Documented in pairedSamplesTTest

# Removed from earlier version...
#
# \section{Note}{\code{pairedSamplesTTest} also supports an even more
# "lme4"-like method for specifying the model in the \code{formula} argument.
# That is, \code{outcome ~ group + (1|id)} is deemed to be equivalent to
# \code{outcome ~ group + (id)}. This may be removed in future versions.}


#' Paired samples t-test
#'
#' @description Convenience function that runs a paired samples t-test. This
#' is a wrapper function intended to be used for pedagogical purposes only.
#'
#' @param formula Formula specifying the outcome and the groups (required).
#' @param data Optional data frame containing the variables.
#' @param id The name of the id variable (must be a character string).
#' @param one.sided One sided or two sided hypothesis test (default = \code{FALSE})
#' @param conf.level The confidence level for the confidence interval (default = .95).
#'
#' @details The \code{pairedSamplesTTest} function runs a paired-sample t-test,
#' and prints the results in a format that is easier for novices to handle than
#' the output of \code{t.test}. All the actual calculations are done by the
#' \code{t.test} and \code{cohensD} functions.
#'
#' There are two different ways of specifying the formula, depending on whether
#' the data are in wide form or long form. If the data are in wide form, then
#' the input should be a one-sided formula of the form
#' \code{~ variable1 + variable2}. The \code{id} variable is not required: the
#' first element of \code{variable1} is paired with the first element of
#' \code{variable2} and so on. Both \code{variable1} and \code{variable2} must
#' be numeric.
#'
#' If the data are in long form, a two sided formula is required. The simplest
#' way to specify the test is to input a formula of the form
#' \code{outcome ~ group + (id)}. The term in parentheses is assumed to be
#' the \code{id} variable, and must be a factor. The \code{group} variable
#' must be a factor with two levels (if there are more than two levels but
#' only two are used in the data, a warning is given). The \code{outcome}
#' variable must be numeric.
#'
#' The reason for using the \code{outcome ~ group + (id)} format is that it is
#' broadly consistent with the way repeated measures analyses are specified
#' in the \code{lme4} package. However, this format may not appeal to some
#' people for teaching purposes. Given this, the \code{pairedSamplesTTest}
#' also supports a simpler formula of the form \code{outcome ~ group}, so
#' long as the user specifies the \code{id} argument: this must be a
#' character vector specifying the name of the id variable
#'
#' As with the \code{t.test} function, the default test is two sided,
#' corresponding to a default value of \code{one.sided = FALSE}. To specify
#' a one sided test, the \code{one.sided} argument must specify the name of
#' the factor level (long form data) or variable (wide form data) that is
#' hypothesised (under the alternative) to have the larger mean.

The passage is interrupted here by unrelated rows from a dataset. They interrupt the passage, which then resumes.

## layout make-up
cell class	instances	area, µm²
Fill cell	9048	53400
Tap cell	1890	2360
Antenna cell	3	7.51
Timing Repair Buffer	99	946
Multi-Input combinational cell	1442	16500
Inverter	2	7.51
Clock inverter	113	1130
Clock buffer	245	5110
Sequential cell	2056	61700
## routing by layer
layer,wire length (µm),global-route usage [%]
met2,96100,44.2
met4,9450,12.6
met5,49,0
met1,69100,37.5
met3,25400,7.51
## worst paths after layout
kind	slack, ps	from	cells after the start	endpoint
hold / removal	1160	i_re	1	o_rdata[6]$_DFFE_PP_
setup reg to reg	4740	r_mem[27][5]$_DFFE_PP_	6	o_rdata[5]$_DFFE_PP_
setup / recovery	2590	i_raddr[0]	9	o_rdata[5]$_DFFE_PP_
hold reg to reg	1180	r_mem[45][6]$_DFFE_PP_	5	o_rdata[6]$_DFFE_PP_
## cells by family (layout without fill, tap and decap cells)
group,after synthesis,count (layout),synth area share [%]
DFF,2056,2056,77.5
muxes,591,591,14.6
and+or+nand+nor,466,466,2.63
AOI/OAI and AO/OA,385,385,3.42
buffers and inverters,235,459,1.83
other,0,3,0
**src/hdl/tiq_pkg.sv**
```systemverilog
// shared types and constants for the timed input qualifier
package tiq_pkg;

  // sample and register field widths
  localparam int unsigned SAMPLE_WIDTH = 16;
  localparam int unsigned THR_W        = 16;
  localparam int unsigned TMR_W        = 16;
  localparam int unsigned SCALE_W      = 8;
  localparam int unsigned PROD_W       = TMR_W + SCALE_W;
  localparam int unsigned CFG_IDX_W    = 3;
  localparam int unsigned CFG_DATA_W   = 16;
  localparam int unsigned BITPOS_W     = 4;

  // bit index width for digital mode
  localparam int unsigned IDX_W = (SAMPLE_WIDTH > 1) ? $clog2(SAMPLE_WIDTH) : 1;

  // width that holds any sample or threshold, signed, plus negation headroom
  localparam int unsigned EXT_W = ((SAMPLE_WIDTH > THR_W) ? SAMPLE_WIDTH : THR_W) + 2;

  // classification queue depth (power of two)
  localparam int unsigned FIFO_DEPTH = 2;
  localparam int unsigned PTR_W      = $clog2(FIFO_DEPTH);

  // configuration register indexes
  typedef enum logic [CFG_IDX_W-1:0] {
    CFG_ENABLE       = 3'd0,
    CFG_TEST_MODE    = 3'd1,
    CFG_THRESHOLD    = 3'd2,
    CFG_TIMEOUT      = 3'd3,
    CFG_TIME_SCALE   = 3'd4,
    CFG_LATCH_MODE   = 3'd5,
    CFG_BIT_POSITION = 3'd6
  } cfg_reg_e;

  // condition tests
  typedef enum logic [2:0] {
    TEST_DIGITAL      = 3'd0,
    TEST_ABOVE        = 3'd1,
    TEST_BELOW        = 3'd2,
    TEST_ABS_ABOVE    = 3'd3,
    TEST_ZONE         = 3'd4,
    TEST_SIGNED_ABOVE = 3'd5,
    TEST_SIGNED_BELOW = 3'd6
  } test_mode_e;

  // what the front decided about one sample
  typedef enum logic [1:0] {
    CLS_DISABLED = 2'd0,
    CLS_ACTIVE   = 2'd1,
    CLS_INACTIVE = 2'd2,
    CLS_HOLD     = 2'd3
  } class_e;

  // live configuration
  typedef struct packed {
    logic                enable;
    test_mode_e          test_mode;
    logic [THR_W-1:0]    threshold;
    logic [TMR_W-1:0]    timeout;
    logic [SCALE_W-1:0]  time_scale;
    logic                latch_mode;
  } cfg_t;

  // queue status
  typedef struct packed {
    logic full;
    logic empty;
  } fifo_stat_t;

endpackage

```
**src/hdl/tiq_front.sv**
```systemverilog
// front end: classifies one sample against the configured test
module tiq_front (
  input  tiq_pkg::cfg_t                          cfg_i,
  input  logic [tiq_pkg::SAMPLE_WIDTH-1:0]       sample_i,
  output tiq_pkg::class_e                        class_o
);

  logic signed [tiq_pkg::EXT_W-1:0] s_ext;
  logic signed [tiq_pkg::EXT_W-1:0] t_ext;
  logic signed [tiq_pkg::EXT_W-1:0] neg_t_ext;
  logic        [tiq_pkg::EXT_W-1:0] u_ext;
  logic        [tiq_pkg::EXT_W-1:0] tu_ext;
  logic        [tiq_pkg::EXT_W-1:0] mag;
  logic        [tiq_pkg::THR_W-2:0] bit_idx;
  logic                             idx_in_range;
  logic                             sel_bit;

  // signed and unsigned views of sample and threshold
  assign s_ext     = tiq_pkg::EXT_W'($signed(sample_i));
  assign t_ext     = tiq_pkg::EXT_W'($signed(cfg_i.threshold));
  assign neg_t_ext = -t_ext;
  assign u_ext     = tiq_pkg::EXT_W'(sample_i);
  assign tu_ext    = tiq_pkg::EXT_W'(cfg_i.threshold);
  assign mag       = s_ext[tiq_pkg::EXT_W-1] ? tiq_pkg::EXT_W'(-s_ext)
                                             : tiq_pkg::EXT_W'(s_ext);

  // digital mode bit pick, out of range reads as zero
  assign bit_idx      = cfg_i.threshold[tiq_pkg::THR_W-1:1];
  assign idx_in_range = (bit_idx < (tiq_pkg::THR_W-1)'(tiq_pkg::SAMPLE_WIDTH));
  assign sel_bit      = idx_in_range & sample_i[bit_idx[tiq_pkg::IDX_W-1:0]];

  // classification
  always_comb begin
    class_o = tiq_pkg::CLS_INACTIVE;
    if (!cfg_i.enable) begin
      class_o = tiq_pkg::CLS_DISABLED;
    end else begin
      case (cfg_i.test_mode)
        tiq_pkg::TEST_DIGITAL: begin
          if (sel_bit == cfg_i.threshold[0]) class_o = tiq_pkg::CLS_ACTIVE;
        end
        tiq_pkg::TEST_ABOVE: begin
          if (u_ext > tu_ext) class_o = tiq_pkg::CLS_ACTIVE;
        end
        tiq_pkg::TEST_BELOW: begin
          if (u_ext < tu_ext) class_o = tiq_pkg::CLS_ACTIVE;
        end
        tiq_pkg::TEST_ABS_ABOVE: begin
          if (mag > tu_ext) class_o = tiq_pkg::CLS_ACTIVE;
        end
        tiq_pkg::TEST_ZONE: begin
          if (s_ext >= t_ext) class_o = tiq_pkg::CLS_ACTIVE;
          else if (s_ext <= neg_t_ext) class_o = tiq_pkg::CLS_INACTIVE;
          else class_o = tiq_pkg::CLS_HOLD;
        end
        tiq_pkg::TEST_SIGNED_ABOVE: begin
          if (s_ext > t_ext) class_o = tiq_pkg::CLS_ACTIVE;
        end
        tiq_pkg::TEST_SIGNED_BELOW: begin
          if (s_ext < t_ext) class_o = tiq_pkg::CLS_ACTIVE;
        end
        default: begin
          class_o = tiq_pkg::CLS_INACTIVE;
        end
      endcase
    end
  end

endmodule

```
**src/hdl/tiq_fifo.sv**
```systemverilog
// short queue of classified beats between front and back
module tiq_fifo (
  input  logic                 clk_i,
  input  logic                 rst_ni,
  input  logic                 push_i,
  input  tiq_pkg::class_e      push_data_i,
  input  logic                 pop_i,
  output tiq_pkg::class_e      pop_data_o,
  output tiq_pkg::fifo_stat_t  status_o
);

  tiq_pkg::class_e            mem_q [tiq_pkg::FIFO_DEPTH];
  logic [tiq_pkg::PTR_W-1:0]  wr_ptr_q, wr_ptr_d;
  logic [tiq_pkg::PTR_W-1:0]  rd_ptr_q, rd_ptr_d;
  logic [tiq_pkg::PTR_W:0]    cnt_q, cnt_d;

  // status and head
  assign status_o.full  = (cnt_q == (tiq_pkg::PTR_W+1)'(tiq_pkg::FIFO_DEPTH));
  assign status_o.empty = (cnt_q == '0);
  assign pop_data_o     = mem_q[rd_ptr_q];

  // pointer and count update
  always_comb begin
    wr_ptr_d = wr_ptr_q + (tiq_pkg::PTR_W)'(push_i);
    rd_ptr_d = rd_ptr_q + (tiq_pkg::PTR_W)'(pop_i);
    cnt_d    = cnt_q + (tiq_pkg::PTR_W+1)'(push_i) - (tiq_pkg::PTR_W+1)'(pop_i);
  end

  always_ff @(posedge clk_i or negedge rst_ni) begin
    if (!rst_ni) begin
      wr_ptr_q <= '0;
      rd_ptr_q <= '0;
      cnt_q    <= '0;
    end else begin
      wr_ptr_q <= wr_ptr_d;
      rd_ptr_q <= rd_ptr_d;
      cnt_q    <= cnt_d;
    end
  end

  // storage
  always_ff @(posedge clk_i) begin
    if (push_i) begin
      mem_q[wr_ptr_q] <= push_data_i;
    end
  end

endmodule

```
**src/hdl/tiq_back.sv**
```systemverilog
// back end: timer, qualified flag and the result register
module tiq_back (
  input  logic                            clk_i,
  input  logic                            rst_ni,
  input  tiq_pkg::cfg_t                   cfg_i,
  input  tiq_pkg::class_e                 class_i,
  input  tiq_pkg::fifo_stat_t             fifo_stat_i,
  output logic                            pop_o,
  output logic                            out_valid_o,
  input  logic                            out_stall_i,
  output logic                            set_request_o,
  output logic                            clear_request_o,
  output logic                            qualified_o,
  output logic [tiq_pkg::TMR_W-1:0]       count_o
);

  logic [tiq_pkg::PROD_W-1:0] prod;
  logic [tiq_pkg::TMR_W-1:0]  limit_q, limit_d;
  logic [tiq_pkg::TMR_W-1:0]  timer_q, timer_d;
  logic [tiq_pkg::TMR_W:0]    timer_inc;
  logic                       flag_q, flag_d;
  logic                       set_q, set_d;
  logic                       clr_q, clr_d;
  logic                       valid_q, valid_d;

  // saturated limit, registered after the multiply
  assign prod    = tiq_pkg::PROD_W'(cfg_i.timeout) * tiq_pkg::PROD_W'(cfg_i.time_scale);
  assign limit_d = (prod[tiq_pkg::PROD_W-1:tiq_pkg::TMR_W] != '0) ? '1
                                                                   : prod[tiq_pkg::TMR_W-1:0];

  // take the queue head when the result register is free or draining
  assign pop_o     = !fifo_stat_i.empty && (!valid_q || !out_stall_i);
  assign timer_inc = (tiq_pkg::TMR_W+1)'(timer_q) + 1'b1;

  // timer and flag update for one beat
  always_comb begin
    timer_d = timer_q;
    flag_d  = flag_q;
    set_d   = set_q;
    clr_d   = clr_q;
    valid_d = valid_q & out_stall_i;
    if (pop_o) begin
      valid_d = 1'b1;
      set_d   = 1'b0;
      clr_d   = 1'b0;
      case (class_i)
        tiq_pkg::CLS_DISABLED: begin
          clr_d   = !cfg_i.latch_mode;
          flag_d  = 1'b0;
          timer_d = '0;
        end
        tiq_pkg::CLS_ACTIVE: begin
          if (timer_inc >= (tiq_pkg::TMR_W+1)'(limit_q)) begin
            timer_d = limit_q;
            set_d   = !cfg_i.latch_mode || !flag_q;
            flag_d  = 1'b1;
          end else begin
            timer_d = timer_inc[tiq_pkg::TMR_W-1:0];
          end
        end
        tiq_pkg::CLS_INACTIVE: begin
          if (timer_q != '0) begin
            timer_d = timer_q - 1'b1;
          end else begin
            clr_d  = !cfg_i.latch_mode;
            flag_d = 1'b0;
          end
        end
        tiq_pkg::CLS_HOLD: begin
          // between the zone thresholds nothing moves
        end
        default: begin
        end
      endcase
    end
  end

  always_ff @(posedge clk_i or negedge rst_ni) begin
    if (!rst_ni) begin
      limit_q <= '0;
      timer_q <= '0;
      flag_q  <= 1'b0;
      valid_q <= 1'b0;
    end else begin
      limit_q <= limit_d;
      timer_q <= timer_d;
      flag_q  <= flag_d;
      valid_q <= valid_d;
    end
  end

  // request payload
  always_ff @(posedge clk_i) begin
    set_q <= set_d;
    clr_q <= clr_d;
  end

  assign out_valid_o     = valid_q;
  assign set_request_o   = set_q;
  assign clear_request_o = clr_q;
  assign qualified_o     = flag_q;
  assign count_o         = timer_q;

endmodule

```
**src/hdl/timed_input_qualifier.sv**
```systemverilog
// top level of the timed input qualifier
// The qualifier takes one sample beat per clock and returns one result beat for
// each: on acceptance the sample is classified into a two-entry queue, and the
// back end updates the timer and flag from the queue head and loads the result
// register. Sustained rate is one beat per cycle; the input stalls only when
// the queue is full, which happens only after the output has stalled. The
// limit timeout * time_scale comes from one registered 16x8 multiplier after
// the configuration register. The configuration port is always ready; the user
// must ensure registers are written only while no beat is in flight; the block
// does not enforce it. The status bit position is accepted but changes no result.
module timed_input_qualifier (
  input  logic                               clk_i,
  input  logic                               rst_ni,
  // configuration write channel
  input  logic                               cfg_valid_i,
  output logic                               cfg_ready_o,
  input  logic [tiq_pkg::CFG_IDX_W-1:0]      cfg_index_i,
  input  logic [tiq_pkg::CFG_DATA_W-1:0]     cfg_data_i,
  // sample channel
  input  logic                               in_valid_i,
  output logic                               in_stall_o,
  input  logic [tiq_pkg::SAMPLE_WIDTH-1:0]   sample_i,
  // result channel
  output logic                               out_valid_o,
  input  logic                               out_stall_i,
  output logic                               set_request_o,
  output logic                               clear_request_o,
  output logic                               qualified_o,
  output logic [tiq_pkg::TMR_W-1:0]          count_o
);

  tiq_pkg::cfg_t       cfg_q, cfg_d;
  tiq_pkg::class_e     front_class;
  tiq_pkg::class_e     head_class;
  tiq_pkg::fifo_stat_t fifo_stat;
  logic                push;
  logic                pop;
  logic                cfg_wr;

  // configuration registers
  assign cfg_ready_o = 1'b1;
  assign cfg_wr      = cfg_valid_i && cfg_ready_o;

  always_comb begin
    cfg_d = cfg_q;
    if (cfg_wr) begin
      case (tiq_pkg::cfg_reg_e'(cfg_index_i))
        tiq_pkg::CFG_ENABLE:     cfg_d.enable     = cfg_data_i[0];
        tiq_pkg::CFG_TEST_MODE:  cfg_d.test_mode  = tiq_pkg::test_mode_e'(cfg_data_i[2:0]);
        tiq_pkg::CFG_THRESHOLD:  cfg_d.threshold  = cfg_data_i[tiq_pkg::THR_W-1:0];
        tiq_pkg::CFG_TIMEOUT:    cfg_d.timeout    = cfg_data_i[tiq_pkg::TMR_W-1:0];
        tiq_pkg::CFG_TIME_SCALE: cfg_d.time_scale = cfg_data_i[tiq_pkg::SCALE_W-1:0];
        tiq_pkg::CFG_LATCH_MODE: cfg_d.latch_mode = cfg_data_i[0];
        tiq_pkg::CFG_BIT_POSITION: begin
          // status bit routing lives outside this block
        end
        default: begin
        end
      endcase
    end
  end

  always_ff @(posedge clk_i or negedge rst_ni) begin
    if (!rst_ni) begin
      cfg_q.enable     <= 1'b1;
      cfg_q.test_mode  <= tiq_pkg::TEST_BELOW;
      cfg_q.threshold  <= '0;
      cfg_q.timeout    <= '0;
      cfg_q.time_scale <= tiq_pkg::SCALE_W'(1);
      cfg_q.latch_mode <= 1'b0;
    end else begin
      cfg_q <= cfg_d;
    end
  end

  // front: classify on accept
  assign in_stall_o = fifo_stat.full;
  assign push       = in_valid_i && !in_stall_o;

  tiq_front u_front (
    .cfg_i    (cfg_q),
    .sample_i (sample_i),
    .class_o  (front_class)
  );

  // queue between front and back
  tiq_fifo u_fifo (
    .clk_i       (clk_i),
    .rst_ni      (rst_ni),
    .push_i      (push),
    .push_data_i (front_class),
    .pop_i       (pop),
    .pop_data_o  (head_class),
    .status_o    (fifo_stat)
  );

  // back: timer, flag and result register
  tiq_back u_back (
    .clk_i           (clk_i),
    .rst_ni          (rst_ni),
    .cfg_i           (cfg_q),
    .class_i         (head_class),
    .fifo_stat_i     (fifo_stat),
    .pop_o           (pop),
    .out_valid_o     (out_valid_o),
    .out_stall_i     (out_stall_i),
    .set_request_o   (set_request_o),
    .clear_request_o (clear_request_o),
    .qualified_o     (qualified_o),
    .count_o         (count_o)
  );

  // a result never asks to set and clear at once
  a_req_exclusive: assert property (@(posedge clk_i) disable iff (!rst_ni)
    out_valid_o |-> !(set_request_o && clear_request_o))
    else $error("set and clear requested in the same beat");

  // a set request leaves the flag up
  a_set_flag: assert property (@(posedge clk_i) disable iff (!rst_ni)
    (out_valid_o && set_request_o) |-> qualified_o)
    else $error("set request without qualified flag");

  // a clear request comes only with the flag down and the timer at zero
  a_clr_state: assert property (@(posedge clk_i) disable iff (!rst_ni)
    (out_valid_o && clear_request_o) |-> (!qualified_o && count_o == '0))
    else $error("clear request with timer or flag still set");

  // the queue cannot be full and empty together
  a_fifo_stat: assert property (@(posedge clk_i) disable iff (!rst_ni)
    !(fifo_stat.full && fifo_stat.empty))
    else $error("queue reports full and empty");

endmodule
```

For instance,
#' if the outcome at "time2" is expected to be higher than at "time1", then
#' the corresponding one sided test is specified by \code{one.sided = "time2"}.
#'
#' @return An object of class 'TTest'. When printed, the output is organised
#' into five short sections. The first section lists the name of the test
#' and the variables included. The second provides means and standard
#' deviations. The third states explicitly what the null and alternative
#' hypotheses were. The fourth contains the test results: t-statistic,
#' degrees of freedom and p-value. The final section includes the relevant
#' confidence interval and an estimate of the effect size (i.e., Cohen's d)
#'
#' @seealso
#' \code{\link{t.test}},
#' \code{\link{oneSampleTTest}},
#' \code{\link{independentSamplesTTest}},
#' \code{\link{cohensD}}
#'
#' @export
#'
#' @examples
#' # long form data frame
#' df <- data.frame(
#'   id = factor( x=c(1, 1, 2, 2, 3, 3, 4, 4),
#'                labels=c("alice","bob","chris","diana") ),
#'   time = factor( x=c(1,2,1,2,1,2,1,2),
#'                  labels=c("time1","time2")),
#'   wm = c(3, 4, 6, 6, 9, 12,7,9)
#' )
#'
#' # wide form
#' df2 <- longToWide( df, wm ~ time )
#'
#' # basic test, run from long form or wide form data
#' pairedSamplesTTest( formula= wm ~ time, data=df, id="id" )
#' pairedSamplesTTest( formula= wm ~ time + (id), data=df )
#' pairedSamplesTTest( formula= ~wm_time1 + wm_time2, data=df2 )
#'
#' # one sided test
#' pairedSamplesTTest( formula= wm~time, data=df, id="id", one.sided="time2" )
#'
#' # missing data because of NA values
#' df$wm[1] <- NA
#' pairedSamplesTTest( formula= wm~time, data=df, id="id" )
#'
#' # missing data because of missing cases from the long form data frame
#' df <- df[-1,]
#' pairedSamplesTTest( formula= wm~time, data=df, id="id" )
#'
pairedSamplesTTest <- function(
  formula,
  data=NULL,
  id=NULL,
  one.sided = FALSE,
  conf.level=.95
) {



  # check that the user has input a formula
  if( missing(formula) ) { stop( '"formula" argument is missing, with no default')}
  if( !methods::is( formula, "formula")) { stop( '"formula" argument must be a formula')}


  if( length(formula)==2) { ############ ONE-SIDED FORMULA ############

    # read off the formula
    vars <- all.vars( formula )
    if( length(vars) != 2 ) stop( "one-sided 'formula' must contain exactly two variables" )
    outcome <- vars
    gp.names <- vars
    group <- NA
    id <- NA

    # check the data
    if( !missing(data) ) { # is there a data frame?

      # it needs to be data frame, because a matrix can't
      # contain both factors and numeric variables
      if( !methods::is(data,"data.frame") ) stop ( "'data' is not a data frame")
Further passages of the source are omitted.